Wind from the west, and I'm all "of course I want some cheesy poofs!"
Wind from the south, however....

So, we fished.  And tried not to overheat.   And fishing started off great, and went progressively downhill over the course of the weekend.
Because of sunshine, and south winds, apparently.

Current goes from north to south, but the wind blew south to north, so we spent the entire day saturday drifting upwind in our rented boat.

And in case you don't get the issue here....  WE WERE DRIFTING UPSTREAM.
UPSTREAM!!
AGAINST the current.
That's not supposed to happen.

So, a dozen or so fish on friday  begat 8 fish saturday morning first thing, and a grand total of... 2 more the entire rest of the day.   Which begat... 4 fish this morning.

*&^*^%$ south wind.

My theory?  one of my companions snagged something odd out of the river friday night.  A very old baby doll, complete except for a missing head.  It had obviously been in the river a long time.

He brought it out of the water and onto the bank, and we all just stared at it.  Guys further down the river bank came to see what he had brought in, and they just stared at it, too.

So there we all were, about six of us, standing in a semi-circle, staring at this old, dirt covered, headless doll.

"That's f*cked up." one of the guys from up the bank said, breaking the silence.
"Yep."
"Not Stephen King-y and creepy at all, Eddie."  I reassured my friend.
"Let's take it back to the cabin with us.  You can cuddle it tonite."
"No, dude.   I'm good."

Fishing went down hill after he brought that cursed headless doll to shore....


We fish in  a small town that does not hold ones' attention for any length of time.

The 170 lb sturgeon that was caught, and stuffed and mounted on the wall of Woodeye's bar and grill, got us in the door.

And yeah, we were THAT lazy, after day two of 12 hours of sun and heat that we had pizza delivered, from the place two blocks away.

We were on the young end of the age spectrum crowding the fishing docs, the river bank, and the boat rentals.  We talked to a number of guys who've been renting the same cabins, on the same weekend, every year for the last 20+.

Some of them have actually shown up, and gotten the weather and the fishing that they were expecting to have.    At least one time in the 20 + years they've been making the drive.  So perhaps one year in the near future, it might even happen for me....

Apparently, when you've been coming there long enough, and you reach a certain age, you decide that courtesy is no longer something you need worry about.

Mind if I slide in next to you here on the river bank?
Well, it IS getting pretty crowded.
Thanks, I appreciate it.  Oh, did I cast over your line?
Oh, did I do it again?
Guess you should get out my advanced-aged way then, sparky, cuz I'm not moving.

We marveled at how many guys were fishing on top of each other on the fishing dock, as we drifted, unanchored, upstream past the marina OVER AND OVER on saturday.

Wow, check out those f*ckin' guys.   there must be 10 of 'em....

So, we were up at the ass-crack of dawn this morning, and looked out the front window, and there was a perfectly empty fishing dock.
"Fish on me!"  I heard it whisper.
"Fish on me..."
So I took pole, and bait, and landing net and coffee and trotted across the narrow street, past the rental boats, and onto the dock.
And I immediately caught a small walleye.     And my two fishing partners joined me.  And it was good.
And then an older guy in a wife beater and a doo rag walked down, plopped down on the bench next to me, and immediately started casting.
Oh, where are you at?
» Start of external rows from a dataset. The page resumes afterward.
===== src/rtl/core/assert_macros.svh =====
// Assertion macros shared by the RTL of the mesh interpolator.
// No dependencies; included by files that carry concurrent assertions.
`ifndef ASSERT_MACROS_SVH
`define ASSERT_MACROS_SVH

// Clocked property with active-low reset disable.
`define ASSERT_CLK(label, clk, rst_n, prop, msg) \
    label: assert property (@(posedge clk) disable iff (!rst_n) prop) else $error(msg);

// Antecedent holds, consequent holds on the next clock.
`define ASSERT_NEXT(label, clk, rst_n, ante, cons, msg) \
    `ASSERT_CLK(label, clk, rst_n, (ante) |=> (cons), msg)

`endif


===== src/rtl/core/tmpi_pkg.sv =====
// Package of the triangle mesh point interpolator: item kinds, register
// indexes, select codes and the controller/datapath command and status types.
package tmpi_pkg;

    localparam int IDX_W     = 10;  // node / element index field width
    localparam int CFG_W     = 11;  // configuration register width
    localparam int CFG_IDX_W = 8;   // configuration index width

    typedef enum logic [1:0] {
        KIND_NODE,
        KIND_ELEM,
        KIND_VALUE,
        KIND_QUERY
    } t_kind;

    localparam logic [CFG_IDX_W-1:0] CFG_ELEM_COUNT  = 8'd0;
    localparam logic [CFG_IDX_W-1:0] CFG_VALUE_COUNT = 8'd1;

    typedef enum logic [1:0] {
        CORNER_A,
        CORNER_B,
        CORNER_C
    } t_corner;

    typedef enum logic [1:0] {
        CR_FULL,
        CR_W0,
        CR_W1,
        CR_W2
    } t_cross;

    typedef struct packed {
        logic    q_start;
        logic    corn_ld;
        t_corner node_rd_sel;
        logic    node_ld;
        t_corner node_ld_sel;
        logic    cross_en;
        t_cross  cross_sel;
        logic    mul_en;
        t_corner mul_sel;
        logic    acc_clr;
        logic    set_found;
        logic    div_init;
        logic    div_step;
        logic    elem_next;
    } t_dp_cmd;

    typedef struct packed {
        logic e_done;
        logic nodes_ok;
        logic hit;
    } t_dp_sts;

endpackage
### src/rtl/core/ctsw_pkg.sv
// Types and constants of the countdown timer and stopwatch controller.
package ctsw_pkg;

    typedef enum logic [3:0] {
        REQ_TICK       = 4'd0,
        REQ_BTN1       = 4'd1,
        REQ_BTN2       = 4'd2,
        REQ_BTN3       = 4'd3,
        REQ_TMR_DONE   = 4'd4,
        REQ_TMR_START  = 4'd5,
        REQ_TMR_STOP   = 4'd6,
        REQ_TMR_RESET  = 4'd7,
        REQ_SW_START   = 4'd8,
        REQ_SW_STOP    = 4'd9,
        REQ_SW_RESET   = 4'd10,
        REQ_SET_PRESET = 4'd11
    } req_t;

    localparam logic [2:0]  MODE_CLOCK      = 3'd0;
    localparam logic [2:0]  MODE_TIMER      = 3'd1;
    localparam logic [2:0]  MODE_STOPWATCH  = 3'd2;
    localparam logic [2:0]  MODE_COLOR_DEMO = 3'd3;
    localparam logic [2:0]  MODE_LAST       = 3'd4;

    localparam logic [31:0] MS_PER_SEC  = 32'd1000;
    localparam logic [22:0] PRESET_STEP = 23'd60;
    localparam logic [22:0] PRESET_CAP  = 23'd4294967;

    typedef struct packed {
        logic [2:0]  mode;
        logic [22:0] preset_secs;
        logic        timer_run;
        logic [31:0] timer_left;
        logic [31:0] timer_start_time;
        logic [31:0] timer_start_left;
        logic        sw_run;
        logic [31:0] sw_accum;
        logic [31:0] sw_start_time;
    } ctsw_state_t;

endpackage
Did I cross your line?

And a few minutes later, two of his friends joined him.   Errr... Us.
One of them immediately mis-cast, and began dropping F bombs....
And two more guys from their group came. and another....

And... geezus.

When a younger guy lead a blind man down onto the dock, who in turn tapped my leg with his cane, and asked "Room for more?"    I realized it was time to move along.

So we moved to the river bank, and awaited the inundation of the the guys we had come to refer to as "Those guys from the Cocoon movie...".     But it didn't happen this morning, a couple more fish were caught, and we packed it up early and went to check out.
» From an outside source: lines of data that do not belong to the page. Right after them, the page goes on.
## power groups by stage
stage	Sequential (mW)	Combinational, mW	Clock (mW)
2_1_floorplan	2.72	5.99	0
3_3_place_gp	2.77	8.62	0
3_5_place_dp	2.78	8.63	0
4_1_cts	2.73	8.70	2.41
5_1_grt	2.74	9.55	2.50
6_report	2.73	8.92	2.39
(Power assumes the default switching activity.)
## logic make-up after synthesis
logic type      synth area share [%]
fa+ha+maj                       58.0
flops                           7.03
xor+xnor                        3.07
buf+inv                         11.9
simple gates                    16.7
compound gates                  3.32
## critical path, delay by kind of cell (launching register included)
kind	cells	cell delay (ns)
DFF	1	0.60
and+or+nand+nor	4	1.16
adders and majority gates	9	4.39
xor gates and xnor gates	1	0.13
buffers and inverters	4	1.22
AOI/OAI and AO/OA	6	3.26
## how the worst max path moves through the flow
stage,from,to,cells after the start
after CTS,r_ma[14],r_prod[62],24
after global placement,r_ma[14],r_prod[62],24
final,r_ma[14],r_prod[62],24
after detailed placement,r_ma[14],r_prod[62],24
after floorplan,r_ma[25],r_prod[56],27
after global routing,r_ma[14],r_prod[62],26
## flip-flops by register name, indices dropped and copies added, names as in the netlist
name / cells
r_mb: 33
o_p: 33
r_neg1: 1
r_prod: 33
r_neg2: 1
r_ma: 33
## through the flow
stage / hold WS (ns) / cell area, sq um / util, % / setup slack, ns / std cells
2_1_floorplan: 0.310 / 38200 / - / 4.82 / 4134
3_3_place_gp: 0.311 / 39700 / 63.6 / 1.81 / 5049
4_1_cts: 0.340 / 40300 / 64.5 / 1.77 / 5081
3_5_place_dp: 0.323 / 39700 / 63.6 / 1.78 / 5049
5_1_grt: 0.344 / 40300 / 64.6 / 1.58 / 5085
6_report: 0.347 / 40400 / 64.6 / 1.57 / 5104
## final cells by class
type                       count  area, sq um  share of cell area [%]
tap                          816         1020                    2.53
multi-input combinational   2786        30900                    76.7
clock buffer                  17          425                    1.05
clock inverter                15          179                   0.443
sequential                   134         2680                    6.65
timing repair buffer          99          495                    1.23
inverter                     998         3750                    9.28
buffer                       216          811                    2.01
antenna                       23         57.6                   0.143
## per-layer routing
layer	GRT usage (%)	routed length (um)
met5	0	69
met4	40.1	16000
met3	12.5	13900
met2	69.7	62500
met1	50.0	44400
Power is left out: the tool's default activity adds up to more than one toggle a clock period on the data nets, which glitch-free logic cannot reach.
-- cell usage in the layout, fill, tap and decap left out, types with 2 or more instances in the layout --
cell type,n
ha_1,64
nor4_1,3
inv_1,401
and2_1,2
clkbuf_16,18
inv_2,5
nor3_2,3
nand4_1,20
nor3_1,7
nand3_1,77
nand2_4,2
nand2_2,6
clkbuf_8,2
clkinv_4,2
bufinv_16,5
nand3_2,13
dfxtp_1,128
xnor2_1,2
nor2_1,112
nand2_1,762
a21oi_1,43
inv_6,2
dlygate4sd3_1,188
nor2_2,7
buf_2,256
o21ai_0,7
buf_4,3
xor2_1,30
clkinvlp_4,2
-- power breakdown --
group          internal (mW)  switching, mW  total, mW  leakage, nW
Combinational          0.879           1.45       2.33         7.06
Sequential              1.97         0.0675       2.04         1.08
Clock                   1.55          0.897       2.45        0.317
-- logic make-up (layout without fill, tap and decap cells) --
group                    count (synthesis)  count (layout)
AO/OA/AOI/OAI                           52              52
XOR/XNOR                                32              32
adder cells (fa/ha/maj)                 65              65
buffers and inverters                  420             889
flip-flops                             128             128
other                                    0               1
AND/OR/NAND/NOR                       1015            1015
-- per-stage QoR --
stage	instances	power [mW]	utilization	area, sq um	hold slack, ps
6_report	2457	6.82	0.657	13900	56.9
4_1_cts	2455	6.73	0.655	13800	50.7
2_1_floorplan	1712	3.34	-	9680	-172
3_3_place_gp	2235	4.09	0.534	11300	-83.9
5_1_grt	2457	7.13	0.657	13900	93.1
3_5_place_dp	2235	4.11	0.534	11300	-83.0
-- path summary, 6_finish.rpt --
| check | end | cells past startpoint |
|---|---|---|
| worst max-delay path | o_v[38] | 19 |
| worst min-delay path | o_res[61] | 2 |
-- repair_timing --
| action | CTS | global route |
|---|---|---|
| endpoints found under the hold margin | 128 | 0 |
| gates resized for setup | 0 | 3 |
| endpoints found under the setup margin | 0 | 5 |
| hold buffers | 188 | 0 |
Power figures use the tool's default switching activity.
Hey, Marlis.   Might as well book a couple of cabins for this weekend next year.  I know you fill up.

Turns out, they already were filled up.  

"All of them have been reserved for next year already?"  I ask, surprised.
"No, but a lot of these guys will be checking out later this morning, and always reserve, so..."
"So you can't let me have one, though I'm here before them? "
"Well, they do come every year..."
"I've been coming every year, too.  I even came 2x last year...."
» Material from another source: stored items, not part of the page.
$ cat src/rtl/htd_pkg.sv
package htd_pkg;

    typedef logic [63:0] t_u64;
    typedef logic signed [63:0] t_s64;

    typedef enum logic [1:0] {
        CFG_FRONT_LAT = 2'd0,
        CFG_FRONT_LON = 2'd1,
        CFG_BACK_LAT  = 2'd2,
        CFG_BACK_LON  = 2'd3
    } t_cfg_idx;

    localparam int DIFF_W     = 34;
    localparam int MAG_W      = 31;
    localparam int DIST_W     = 25;
    localparam int VEC_W      = 36;
    localparam int SQRT_STEPS = 32;
    localparam int N_SIN      = 4;
    localparam int N_ANG      = 7;

    localparam logic signed [DIFF_W-1:0] U90  = 34'sd900000000;
    localparam logic signed [DIFF_W-1:0] U180 = 34'sd1800000000;
    localparam logic signed [DIFF_W-1:0] U360 = 34'sd3600000000;

    localparam t_u64 PI_Q60       = 64'h3243F6A8885A308D;
    localparam t_u64 RAD_Q60      = (PI_Q60 + 64'd900000000) / 64'd1800000000;
    localparam t_u64 INV_GAIN_Q32 = 64'h9B74EDA8;
    localparam logic [22:0] EARTH_R = 23'd6371000;
    localparam logic [23:0] TWO_R   = 24'd12742000;

    // shift-subtract division, elaboration only
    function automatic t_u64 udiv(input t_u64 n, input t_u64 d);
        t_u64 q;
        t_u64 r;
        q = '0;
        r = '0;
        for (int b = 63; b >= 0; b--) begin
            r = {r[62:0], n[b]};
            if (r >= d) begin
                r = r - d;
                q[b] = 1'b1;
            end
        end
        return q;
    endfunction

    // atan(2^-i) in Qf, series in Q62 then rounded half up
    function automatic t_s64 atan_q(input int i, input int f);
        t_s64 acc;
        t_u64 v;
        t_u64 t;
        acc = '0;
        if (i == 0) begin
            v = PI_Q60;
        end else begin
            for (int k = 0; i * (2 * k + 1) <= 62; k++) begin
                t = udiv(64'd1 << (62 - i * (2 * k + 1)), 64'(2 * k + 1));
                if (k % 2 == 1) acc = acc - $signed(t);
                else acc = acc + $signed(t);
            end
            v = $unsigned(acc);
        end
        return $signed((v + (64'd1 << (61 - f))) >> (62 - f));
    endfunction

    function automatic t_s64 inv_gain_q(input int f);
        if (f >= 32) return $signed(INV_GAIN_Q32 << (f - 32));
        else return $signed((INV_GAIN_Q32 + (64'd1 << (31 - f))) >> (32 - f));
    endfunction

    function automatic t_s64 half_pi_q(input int f);
        return $signed((PI_Q60 + (64'd1 << (60 - f))) >> (61 - f));
    endfunction

endpackage

$ cat src/rtl/htd_vec_cell.sv
module htd_vec_cell #(
    parameter int WV  = 36,
    parameter int W   = 33,
    parameter int F   = 30,
    parameter int IDX = 0
) (
    input  logic                 i_clk,
    input  logic signed [WV-1:0] i_x,
    input  logic signed [WV-1:0] i_y,
    input  logic signed [W-1:0]  i_z,
    output logic signed [WV-1:0] o_x,
    output logic signed [WV-1:0] o_y,
    output logic signed [W-1:0]  o_z
);
    localparam logic signed [W-1:0] ATAN = W'(htd_pkg::atan_q(IDX, F));

    logic signed [WV-1:0] r_x;
    logic signed [WV-1:0] r_y;
    logic signed [W-1:0]  r_z;

    // drive y toward zero, z collects the angle
    always_ff @(posedge i_clk) begin
        if (!i_y[WV-1]) begin
            r_x <= i_x + (i_y >>> IDX);
            r_y <= i_y - (i_x >>> IDX);
            r_z <= i_z + ATAN;
        end else begin
            r_x <= i_x - (i_y >>> IDX);
            r_y <= i_y + (i_x >>> IDX);
            r_z <= i_z - ATAN;
        end
    end

    assign o_x = r_x;
    assign o_y = r_y;
    assign o_z = r_z;
endmodule

$ cat config.mk
export PLATFORM = sky130hd
export DESIGN_NAME = htd_vec_cell
export DESIGN_NICKNAME = d
export VERILOG_FILES = /design/src/rtl/htd_pkg.sv /design/src/rtl/htd_vec_cell.sv
export SDC_FILE = /design/constraint.sdc
export NUM_CORES = 1
export LEC_CHECK = 0
export BUFFER_PORTS_ARGS = -buffer_cell sky130_fd_sc_hd__clkbuf_2
export CORE_MARGIN = 3
export CORE_UTILIZATION = 45
export CTS_BUF_LIST = sky130_fd_sc_hd__clkbuf_8
export DETAILED_ROUTE_END_ITERATION = 10
export MAX_ROUTING_LAYER = met4
export PLACE_DENSITY_LB_ADDON = 0.15
export SYNTH_ARGS = -nofsm -noshare
export SYNTH_HDL_FRONTEND = slang
export SYNTH_SLANG_ARGS = --single-unit
$ cat constraint.sdc
create_clock -name i_clk -period 3.7 [get_ports i_clk]
set_clock_uncertainty 0.2 [all_clocks]
set_input_delay 0.37 -clock i_clk [delete_from_list [all_inputs] [get_ports i_clk]]
set_output_delay 0.37 -clock i_clk [all_outputs]
set_load 0.02 [all_outputs]
==> flow_metrics.env <==
export IMPL_status="finished, final reports clean"
export IMPL_vdd_drop_max_v=0.000190
export IMPL_yosysTopAreaCell="dfxtp_1"
export IMPL_worst_pin_slew_ns=0.863
export IMPL_path_class="input pin to flop"
export IMPL_root_buffer="clkbuf_8"
export IMPL_firstDrtPassIters=6
export IMPL_ant_nets=0
export IMPL_synth_nets=1529
export IMPL_yosysSeqAreaShare=0.210
export IMPL_synthTopCellsByArea="dfxtp_1, ha_1, a21oi_1"
export IMPL_dr_wl_met3_mm=2.00
export IMPL_cts_tree="built"
export IMPL_setup_tns_ns=0
export IMPL_period_needed_ns=3.37
export IMPL_cp_start_kind="input pin"
export IMPL_hp_class="input pin to flop"
export IMPL_layout_nets=1762
export IMPL_crit_arrival_ns=3.48
export IMPL_route_detailed_wl_per_inst_um=16.8
export IMPL_p_leak_uw=0.00573
export IMPL_postLayoutCoreUtil=0.544
export IMPL_max_freq_mhz=297
export IMPL_path_max_fanout=4
export IMPL_placedCellCount=1778
export IMPL_hold_violations=0
export IMPL_io_buffers=210
export IMPL_slew_viol_final=0
export IMPL_place_ws_ns=-0.0594
export IMPL_dp_hpwl_mm=24.7
export IMPL_gp_congestion=0.968
export IMPL_cp_common_cell="a211oi_2"
export IMPL_grt_util_all_layers=0.252
export IMPL_postPlaceCellArea_mm2=0.0114
export IMPL_die_w_um=155
export IMPL_dieHeight_um=155
export IMPL_critPathMaxStageDelay_ns=0.46
export IMPL_grt_overflow=0
export IMPL_n_antenna_cell=0
export IMPL_period_share=0.911
export IMPL_grt_pass1_wl_mm=48.3
export IMPL_ys_flop_type="dfxtp_1"
export IMPL_synth_top_area_frac=0.210
export IMPL_ys_seq_elements=104
export IMPL_crit_chain="clkbuf_2 > ha_1 > fa_1 > nor2b_1 > o21bai_1 > a21oi_1 > o21a_1 > a2111o_1 > a211o_2 > a211oi_2 > o21a_2 > nor3_1 > a211oi_2"
export IMPL_numCtsBuffers=9
export IMPL_clkTransAtPathRegs_ns=0.11
export IMPL_antenna_found_initial=0
export IMPL_stdcell_area_mm2=0.0116
export IMPL_rsz0062_at_grt="false"
export IMPL_areaGrowthSynthToFinish_pct=17.1
export IMPL_drt_iter0_markers=769
export IMPL_via_per_inst=5.56
export IMPL_synth_edf_count=0
export IMPL_fin_ws_ns=0.331
export IMPL_grt_pass1_vias=9526
export IMPL_wirelength_mm=30.2
export IMPL_whs_path_depth=2
export IMPL_finalNonFillerCells=1796
export IMPL_initial_core_util=0.465
export IMPL_routed_top_layer="met4"
export IMPL_num_io_pins=211
export IMPL_async_flop_share=0
export IMPL_drive_gt1_frac=0.202
export IMPL_post_cts_buffers=0
export IMPL_worstPathRequired_ns=3.81
export IMPL_max_slew_margin=0.425
export IMPL_synth_avg_cell_area_um2=7.74
export IMPL_rows=53
export IMPL_ys_types=74
export IMPL_fp_dieArea_mm2=0.0239
export IMPL_drc=0
export IMPL_cts_sinks=104
export IMPL_yosys_warnings=0
export IMPL_wl_met1_mm=14.1
export IMPL_crit_path_end_kind="flop"
export IMPL_p_per_area_mw_per_mm2=373
export IMPL_vias=9978
export IMPL_syn_inst=1283
export IMPL_grt_start_max_net_pins=84
export IMPL_htreeDepth=3
export IMPL_setup_viol=0
export IMPL_synth_area_mm2=0.00993
export IMPL_clk_path_buf_depth=2
export IMPL_wl_met2_mm=13.5
export IMPL_crit_slowest_cell="a2111o_1"
export IMPL_core_area_mm2=0.0214
export IMPL_cap_violations=0
==> Yosys cell counts (all sizes together), types with 13 or more instances <==
| cell | n |
|---|---|
| o21ai | 93 |
| a211oi | 20 |
| o21bai | 19 |
| nand2b | 16 |
| dfxtp | 104 |
| ha | 136 |
| inv | 112 |
| nor3 | 25 |
| nor2b | 17 |
| nand4 | 18 |
| buf | 15 |
| xnor2 | 73 |
| xor2 | 20 |
| a21o | 43 |
| a21oi | 184 |
| clkbuf | 34 |
| nor2 | 111 |
| mux2i | 13 |
| nand2 | 66 |
==> kinds of logic (layout without fill, tap and decap cells) <==
logic type / after synthesis / after routing / synth area share
AO/OA/AOI/OAI: 456 / 456 / 0.287
XOR/XNOR: 93 / 93 / 0.0820
adder cells (fa/ha/maj): 140 / 140 / 0.179
buffers and inverters: 165 / 403 / 0.0790
flip-flops: 104 / 104 / 0.210
multiplexers: 13 / 13 / 0.0131
AND/OR/NAND/NOR: 312 / 312 / 0.150
==> through the flow <==
| step | power (µW) | hold WS, ns |
|---|---|---|
| after floorplan | 2910 | 0.227 |
| after global placement | 3620 | 0.363 |
| after detailed placement | 3620 | 0.364 |
| after CTS | 4350 | 0.0240 |
| after global routing | 4610 | 0.0510 |
| final | 4330 | 0.0468 |
==> final cells by class <==
type	instances	area (µm²)
Fill cell	2080	9730
Multi-Input combinational cell	1014	7060
Clock buffer	9	124
Sequential cell	104	2080
Clock inverter	7	53.8
Timing Repair Buffer	271	1520
Inverter	116	440
Tap cell	275	344
==> path summary, 6_finish.rpt <==
check | startpoint | to | slack [ns]
max | i_x[0] | o_y[34]$_DFF_P_ | 0.33
min | i_z[1] | o_z[1]$_DFF_P_ | 0.05
==> placed cells by master, fill, tap and decap left out, types with 6 or more instances in the layout <==
master      n
a211oi_1   18
a21boi_0    6
a21o_1     43
a21oi_1   184
a31oi_1     6
buf_4      60
clkbuf_2  209
clkbuf_8    9
dfxtp_1   104
ha_1      136
inv_1     111
mux2i_1    13
nand2_1    66
nand2b_1   16
nand3_1    12
nand4_1    18
nor2_1    111
nor2b_1    17
nor3_1     25
nor4_1     12
o21a_1     11
o21ai_0    93
o21bai_1   19
o221ai_1    7
o31a_1      7
o31ai_1     8
or3_1      10
xnor2_1    73
xor2_1     20
==> power breakdown <==
part           switching (µW)  leakage [µW]  total, µW  internal [µW]
combinational            1340       0.00476       2150            817
clock                     463     0.0000879        716            253
sequential               82.7      0.000878       1470           1380
==> critical path, delay by kind of cell <==
family,cells,cell delay [ns]
compound gates,8,2.11
fa+ha+maj,2,0.66
simple gates,2,0.22
buf+inv,1,0.11
==> sequential cells by signal, summed over array words and instances, names as in the netlist <==
signal / flops
o_z: 33
o_y: 36
o_x: 35
==> what timing repair did <==
| action | CTS | global route |
|---|---|---|
| hold buffers | 2 | 0 |
| endpoints found under the hold margin | 3 | 0 |
| resized for setup | 0 | 0 |
==> per-layer routing <==
metal,up-vias,track usage
li1,4988,-
met1,4573,0.346
met2,382,0.399
met3,35,0.0246
met4,0,0.0669
met5,-,-
(Power assumes the default switching activity.)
She checked her appointment book, looked around the bait shop, and in hushed tones, said she could pencil me in on cabin 11.  
She emphasized the use of pencil.

"See, because the gentleman who's been renting IT for the last 25 years.... They don't expect he'll be back again."

Oh.
"Yeah, everyone was kinda surprised that he made it this year. He's been renting it for two weeks, every year.   It was he and his wife, they started coming up after they retired.
Then it was just him.
He has grandkids, nephews and such, they all come up for a couple days here and there, but don't plan to continue, if he's not here. "

Oh.

So, if the guy from Cocoon, who was nice enough to chat with friday night, until he basically ran us off the riverbank by casting over us, doesn't survive 'til next may, I can have his cabin.  My name's in the book, in pencil.  Just in case the worst case ends up... being the case.

I'll have a seat at the table, so to speak.  I'll get a cabin, and can have it year after year after year if I want it.    I'll have dibs!    I'll have arrived!
YES!!!!!

And, so I get choked up, writing about it.

And maybe, one year, the weather will be what it's supposed to be, the fish will run like they're supposed to, and it'll be exactly like it's supposed to be.  
Only for me to realize that "exactly like it's supposed to be" is whatever it happens TO be, on any given year.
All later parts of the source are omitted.